◆ **EXERCISE OBJECTIVE**: Scan the entries for lines with the word "synthesis" and copy those lines.

Saved data entries

++++++

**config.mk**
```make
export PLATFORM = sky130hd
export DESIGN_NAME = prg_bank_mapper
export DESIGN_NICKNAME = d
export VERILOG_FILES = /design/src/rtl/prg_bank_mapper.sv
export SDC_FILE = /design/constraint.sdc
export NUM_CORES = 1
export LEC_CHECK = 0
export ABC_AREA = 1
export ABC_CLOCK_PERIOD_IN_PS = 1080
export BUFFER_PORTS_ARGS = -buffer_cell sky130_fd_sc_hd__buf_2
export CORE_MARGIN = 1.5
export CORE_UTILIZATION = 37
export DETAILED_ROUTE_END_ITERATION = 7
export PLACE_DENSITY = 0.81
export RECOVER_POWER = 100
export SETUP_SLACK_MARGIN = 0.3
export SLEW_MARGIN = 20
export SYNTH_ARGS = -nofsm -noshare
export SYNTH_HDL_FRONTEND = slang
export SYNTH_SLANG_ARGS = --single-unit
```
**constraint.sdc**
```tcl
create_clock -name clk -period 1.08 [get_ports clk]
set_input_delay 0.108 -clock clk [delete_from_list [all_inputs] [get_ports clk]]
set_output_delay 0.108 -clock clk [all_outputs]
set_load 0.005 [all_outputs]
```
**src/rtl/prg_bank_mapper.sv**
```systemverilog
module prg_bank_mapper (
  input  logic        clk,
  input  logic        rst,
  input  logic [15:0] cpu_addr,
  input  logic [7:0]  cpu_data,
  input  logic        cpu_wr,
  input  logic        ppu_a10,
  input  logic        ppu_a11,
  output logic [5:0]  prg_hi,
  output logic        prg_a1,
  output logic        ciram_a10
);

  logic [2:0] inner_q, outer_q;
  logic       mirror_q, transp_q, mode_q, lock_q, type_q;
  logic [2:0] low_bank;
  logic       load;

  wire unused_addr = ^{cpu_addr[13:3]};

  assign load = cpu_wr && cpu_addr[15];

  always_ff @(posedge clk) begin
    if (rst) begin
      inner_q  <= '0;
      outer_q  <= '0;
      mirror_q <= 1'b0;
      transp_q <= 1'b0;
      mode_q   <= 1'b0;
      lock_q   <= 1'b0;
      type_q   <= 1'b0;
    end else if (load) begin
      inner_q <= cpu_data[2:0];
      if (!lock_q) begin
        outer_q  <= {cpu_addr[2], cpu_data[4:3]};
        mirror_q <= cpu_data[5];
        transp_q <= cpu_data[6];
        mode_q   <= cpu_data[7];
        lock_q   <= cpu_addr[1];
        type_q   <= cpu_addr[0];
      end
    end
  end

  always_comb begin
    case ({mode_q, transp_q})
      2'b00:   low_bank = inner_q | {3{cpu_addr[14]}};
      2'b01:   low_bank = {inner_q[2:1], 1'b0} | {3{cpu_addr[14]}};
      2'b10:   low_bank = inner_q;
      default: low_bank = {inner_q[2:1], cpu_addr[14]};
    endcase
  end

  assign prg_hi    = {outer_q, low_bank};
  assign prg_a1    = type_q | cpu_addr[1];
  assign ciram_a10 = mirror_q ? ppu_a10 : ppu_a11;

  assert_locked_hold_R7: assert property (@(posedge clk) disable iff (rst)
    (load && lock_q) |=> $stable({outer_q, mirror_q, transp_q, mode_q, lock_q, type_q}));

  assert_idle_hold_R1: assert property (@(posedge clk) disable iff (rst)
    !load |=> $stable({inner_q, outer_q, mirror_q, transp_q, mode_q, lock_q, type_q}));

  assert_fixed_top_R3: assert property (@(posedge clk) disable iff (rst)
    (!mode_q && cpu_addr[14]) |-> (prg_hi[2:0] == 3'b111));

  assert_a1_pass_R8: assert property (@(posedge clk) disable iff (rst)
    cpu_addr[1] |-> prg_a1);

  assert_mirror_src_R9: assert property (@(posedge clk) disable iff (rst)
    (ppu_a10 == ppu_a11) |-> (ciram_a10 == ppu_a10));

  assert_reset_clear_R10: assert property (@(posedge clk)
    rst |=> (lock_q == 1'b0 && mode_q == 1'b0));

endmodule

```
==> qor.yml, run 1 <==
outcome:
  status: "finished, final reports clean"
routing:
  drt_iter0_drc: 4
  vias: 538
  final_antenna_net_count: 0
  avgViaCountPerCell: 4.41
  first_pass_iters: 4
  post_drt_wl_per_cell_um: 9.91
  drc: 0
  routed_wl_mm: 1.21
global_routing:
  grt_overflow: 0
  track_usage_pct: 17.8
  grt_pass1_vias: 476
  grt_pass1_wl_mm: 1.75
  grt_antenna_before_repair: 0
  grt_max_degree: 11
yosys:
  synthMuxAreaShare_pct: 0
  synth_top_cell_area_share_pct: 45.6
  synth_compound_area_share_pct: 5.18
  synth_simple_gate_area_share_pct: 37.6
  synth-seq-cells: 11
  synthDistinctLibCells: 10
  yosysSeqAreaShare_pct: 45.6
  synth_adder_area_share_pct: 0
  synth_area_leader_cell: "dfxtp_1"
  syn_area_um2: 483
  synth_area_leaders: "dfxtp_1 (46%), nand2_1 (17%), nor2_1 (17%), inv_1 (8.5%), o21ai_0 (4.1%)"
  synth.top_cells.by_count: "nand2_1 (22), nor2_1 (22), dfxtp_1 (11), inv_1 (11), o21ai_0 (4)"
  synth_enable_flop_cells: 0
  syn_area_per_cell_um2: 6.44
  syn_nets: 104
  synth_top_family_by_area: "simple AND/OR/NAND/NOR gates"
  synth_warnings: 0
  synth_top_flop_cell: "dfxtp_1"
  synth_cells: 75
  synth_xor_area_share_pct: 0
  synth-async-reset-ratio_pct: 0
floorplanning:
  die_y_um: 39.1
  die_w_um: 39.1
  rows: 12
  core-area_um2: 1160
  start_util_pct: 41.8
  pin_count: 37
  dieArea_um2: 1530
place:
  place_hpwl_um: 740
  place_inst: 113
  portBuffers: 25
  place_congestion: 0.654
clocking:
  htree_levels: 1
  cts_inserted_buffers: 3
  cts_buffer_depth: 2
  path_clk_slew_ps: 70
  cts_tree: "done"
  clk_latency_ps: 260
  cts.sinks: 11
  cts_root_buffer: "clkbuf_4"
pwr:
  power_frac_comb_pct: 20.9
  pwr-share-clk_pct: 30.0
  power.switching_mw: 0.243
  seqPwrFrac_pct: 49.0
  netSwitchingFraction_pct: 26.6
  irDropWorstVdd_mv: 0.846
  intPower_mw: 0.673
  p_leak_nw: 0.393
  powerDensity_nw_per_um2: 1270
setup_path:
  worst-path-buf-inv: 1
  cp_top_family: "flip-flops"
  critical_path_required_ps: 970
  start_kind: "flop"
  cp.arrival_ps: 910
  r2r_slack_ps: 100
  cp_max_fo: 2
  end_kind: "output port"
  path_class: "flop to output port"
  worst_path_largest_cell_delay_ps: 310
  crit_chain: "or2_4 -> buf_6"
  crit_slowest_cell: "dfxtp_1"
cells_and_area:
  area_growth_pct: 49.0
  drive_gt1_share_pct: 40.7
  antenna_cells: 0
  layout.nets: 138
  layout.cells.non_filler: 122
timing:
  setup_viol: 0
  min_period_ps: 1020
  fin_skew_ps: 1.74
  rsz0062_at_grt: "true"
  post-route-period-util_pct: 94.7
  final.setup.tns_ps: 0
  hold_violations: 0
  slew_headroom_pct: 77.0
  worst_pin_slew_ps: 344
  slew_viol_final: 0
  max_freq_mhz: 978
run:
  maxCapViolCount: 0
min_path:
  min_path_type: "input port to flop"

++++++

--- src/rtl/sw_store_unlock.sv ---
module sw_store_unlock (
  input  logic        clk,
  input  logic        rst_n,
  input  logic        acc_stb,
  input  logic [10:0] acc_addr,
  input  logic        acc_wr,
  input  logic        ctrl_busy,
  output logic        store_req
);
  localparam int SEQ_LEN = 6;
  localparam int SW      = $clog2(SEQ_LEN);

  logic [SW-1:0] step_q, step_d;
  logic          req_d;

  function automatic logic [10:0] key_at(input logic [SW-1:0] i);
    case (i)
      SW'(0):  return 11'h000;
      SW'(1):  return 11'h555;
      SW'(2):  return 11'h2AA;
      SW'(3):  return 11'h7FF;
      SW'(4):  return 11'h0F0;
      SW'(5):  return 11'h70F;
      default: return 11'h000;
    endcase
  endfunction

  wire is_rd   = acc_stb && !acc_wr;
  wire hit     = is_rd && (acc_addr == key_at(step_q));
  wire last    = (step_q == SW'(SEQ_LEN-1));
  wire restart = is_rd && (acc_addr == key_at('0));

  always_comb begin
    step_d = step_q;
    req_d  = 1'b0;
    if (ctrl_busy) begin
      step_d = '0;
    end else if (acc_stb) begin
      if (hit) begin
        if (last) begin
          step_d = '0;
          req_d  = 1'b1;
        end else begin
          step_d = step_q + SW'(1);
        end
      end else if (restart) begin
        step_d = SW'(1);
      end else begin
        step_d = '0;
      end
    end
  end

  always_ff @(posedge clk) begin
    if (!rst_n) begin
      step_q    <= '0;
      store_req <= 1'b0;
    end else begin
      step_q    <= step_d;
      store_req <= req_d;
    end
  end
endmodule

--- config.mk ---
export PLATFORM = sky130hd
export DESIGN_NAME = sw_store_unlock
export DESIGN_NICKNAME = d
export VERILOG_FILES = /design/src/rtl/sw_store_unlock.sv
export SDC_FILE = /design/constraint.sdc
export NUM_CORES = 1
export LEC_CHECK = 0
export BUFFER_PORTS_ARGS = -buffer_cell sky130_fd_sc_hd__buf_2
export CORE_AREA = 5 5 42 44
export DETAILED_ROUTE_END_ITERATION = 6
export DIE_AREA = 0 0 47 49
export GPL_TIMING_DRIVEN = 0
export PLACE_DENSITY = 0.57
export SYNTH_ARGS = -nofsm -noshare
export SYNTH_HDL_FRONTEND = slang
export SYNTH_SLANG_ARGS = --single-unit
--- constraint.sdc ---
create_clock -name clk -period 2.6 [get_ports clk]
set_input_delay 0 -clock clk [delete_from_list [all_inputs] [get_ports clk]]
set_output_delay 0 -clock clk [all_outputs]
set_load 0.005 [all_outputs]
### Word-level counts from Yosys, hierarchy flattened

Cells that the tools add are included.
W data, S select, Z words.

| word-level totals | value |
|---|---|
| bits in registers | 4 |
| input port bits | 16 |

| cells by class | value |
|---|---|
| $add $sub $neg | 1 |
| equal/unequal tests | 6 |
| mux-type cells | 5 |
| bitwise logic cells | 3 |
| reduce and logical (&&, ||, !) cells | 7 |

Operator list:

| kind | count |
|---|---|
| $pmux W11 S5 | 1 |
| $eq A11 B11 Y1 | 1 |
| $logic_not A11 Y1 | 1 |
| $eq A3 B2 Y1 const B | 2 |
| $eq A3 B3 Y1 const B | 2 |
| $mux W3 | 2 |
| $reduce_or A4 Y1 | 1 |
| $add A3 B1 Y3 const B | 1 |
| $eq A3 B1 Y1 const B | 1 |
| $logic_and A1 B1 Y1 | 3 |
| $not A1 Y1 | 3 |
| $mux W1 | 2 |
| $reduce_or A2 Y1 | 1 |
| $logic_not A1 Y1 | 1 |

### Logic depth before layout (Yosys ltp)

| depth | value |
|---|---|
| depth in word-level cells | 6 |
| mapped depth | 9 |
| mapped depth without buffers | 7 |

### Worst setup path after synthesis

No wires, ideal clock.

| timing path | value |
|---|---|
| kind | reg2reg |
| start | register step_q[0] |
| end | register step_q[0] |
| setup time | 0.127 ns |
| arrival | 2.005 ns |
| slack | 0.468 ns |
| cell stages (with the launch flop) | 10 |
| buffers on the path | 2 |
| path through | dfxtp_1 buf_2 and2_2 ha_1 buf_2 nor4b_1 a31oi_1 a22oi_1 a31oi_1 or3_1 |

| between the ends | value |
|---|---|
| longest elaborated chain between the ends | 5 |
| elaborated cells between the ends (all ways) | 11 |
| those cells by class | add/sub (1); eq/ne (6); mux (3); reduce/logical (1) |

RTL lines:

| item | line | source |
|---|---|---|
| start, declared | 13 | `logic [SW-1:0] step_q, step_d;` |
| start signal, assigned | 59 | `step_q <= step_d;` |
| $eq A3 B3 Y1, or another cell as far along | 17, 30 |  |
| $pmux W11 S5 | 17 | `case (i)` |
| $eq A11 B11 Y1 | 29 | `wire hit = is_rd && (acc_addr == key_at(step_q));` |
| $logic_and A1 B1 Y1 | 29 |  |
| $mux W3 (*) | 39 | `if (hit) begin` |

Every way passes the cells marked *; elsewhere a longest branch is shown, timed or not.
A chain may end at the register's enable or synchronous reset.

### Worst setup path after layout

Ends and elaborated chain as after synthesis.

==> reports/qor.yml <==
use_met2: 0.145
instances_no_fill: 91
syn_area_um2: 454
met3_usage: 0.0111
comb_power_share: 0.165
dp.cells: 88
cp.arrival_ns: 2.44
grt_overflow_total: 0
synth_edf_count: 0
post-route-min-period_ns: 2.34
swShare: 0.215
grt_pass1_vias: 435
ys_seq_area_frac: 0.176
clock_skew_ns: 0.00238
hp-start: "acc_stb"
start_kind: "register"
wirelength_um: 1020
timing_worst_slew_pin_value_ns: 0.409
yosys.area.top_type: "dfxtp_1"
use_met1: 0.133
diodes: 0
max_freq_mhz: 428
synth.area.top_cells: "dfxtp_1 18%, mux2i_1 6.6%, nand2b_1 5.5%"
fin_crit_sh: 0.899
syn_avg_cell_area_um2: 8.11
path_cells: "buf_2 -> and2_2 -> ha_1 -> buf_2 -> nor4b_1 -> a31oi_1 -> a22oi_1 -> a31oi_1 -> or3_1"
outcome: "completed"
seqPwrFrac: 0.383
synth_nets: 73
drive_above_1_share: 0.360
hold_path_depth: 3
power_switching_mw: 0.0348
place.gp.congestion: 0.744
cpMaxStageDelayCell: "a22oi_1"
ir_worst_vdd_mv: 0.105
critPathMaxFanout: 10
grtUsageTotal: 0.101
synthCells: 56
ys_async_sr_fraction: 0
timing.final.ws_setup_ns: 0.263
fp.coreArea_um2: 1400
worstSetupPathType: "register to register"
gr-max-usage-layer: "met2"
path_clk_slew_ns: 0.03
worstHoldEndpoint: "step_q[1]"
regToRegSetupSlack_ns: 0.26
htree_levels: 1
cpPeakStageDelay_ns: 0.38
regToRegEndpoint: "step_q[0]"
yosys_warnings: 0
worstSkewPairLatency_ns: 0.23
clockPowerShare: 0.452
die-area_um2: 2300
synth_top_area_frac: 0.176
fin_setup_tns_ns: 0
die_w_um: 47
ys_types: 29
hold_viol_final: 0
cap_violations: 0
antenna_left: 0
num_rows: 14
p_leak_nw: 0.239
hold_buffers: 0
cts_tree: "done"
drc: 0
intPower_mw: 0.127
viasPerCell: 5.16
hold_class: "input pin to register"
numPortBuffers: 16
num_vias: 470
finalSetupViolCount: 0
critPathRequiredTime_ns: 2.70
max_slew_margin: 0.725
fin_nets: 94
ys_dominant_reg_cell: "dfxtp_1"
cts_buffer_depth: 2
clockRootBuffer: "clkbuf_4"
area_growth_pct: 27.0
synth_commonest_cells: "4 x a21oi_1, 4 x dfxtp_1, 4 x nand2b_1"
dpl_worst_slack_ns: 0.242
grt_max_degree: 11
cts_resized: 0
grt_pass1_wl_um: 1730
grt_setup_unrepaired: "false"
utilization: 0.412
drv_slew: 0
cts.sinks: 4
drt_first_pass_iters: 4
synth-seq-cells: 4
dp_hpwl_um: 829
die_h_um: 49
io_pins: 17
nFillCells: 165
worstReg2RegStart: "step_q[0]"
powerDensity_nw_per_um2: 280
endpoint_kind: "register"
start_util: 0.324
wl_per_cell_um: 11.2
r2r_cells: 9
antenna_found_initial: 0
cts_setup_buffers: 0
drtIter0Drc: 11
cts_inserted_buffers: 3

++++++

◆ **PROBLEM SOLUTION**:
### Worst setup path after synthesis
Ends and elaborated chain as after synthesis.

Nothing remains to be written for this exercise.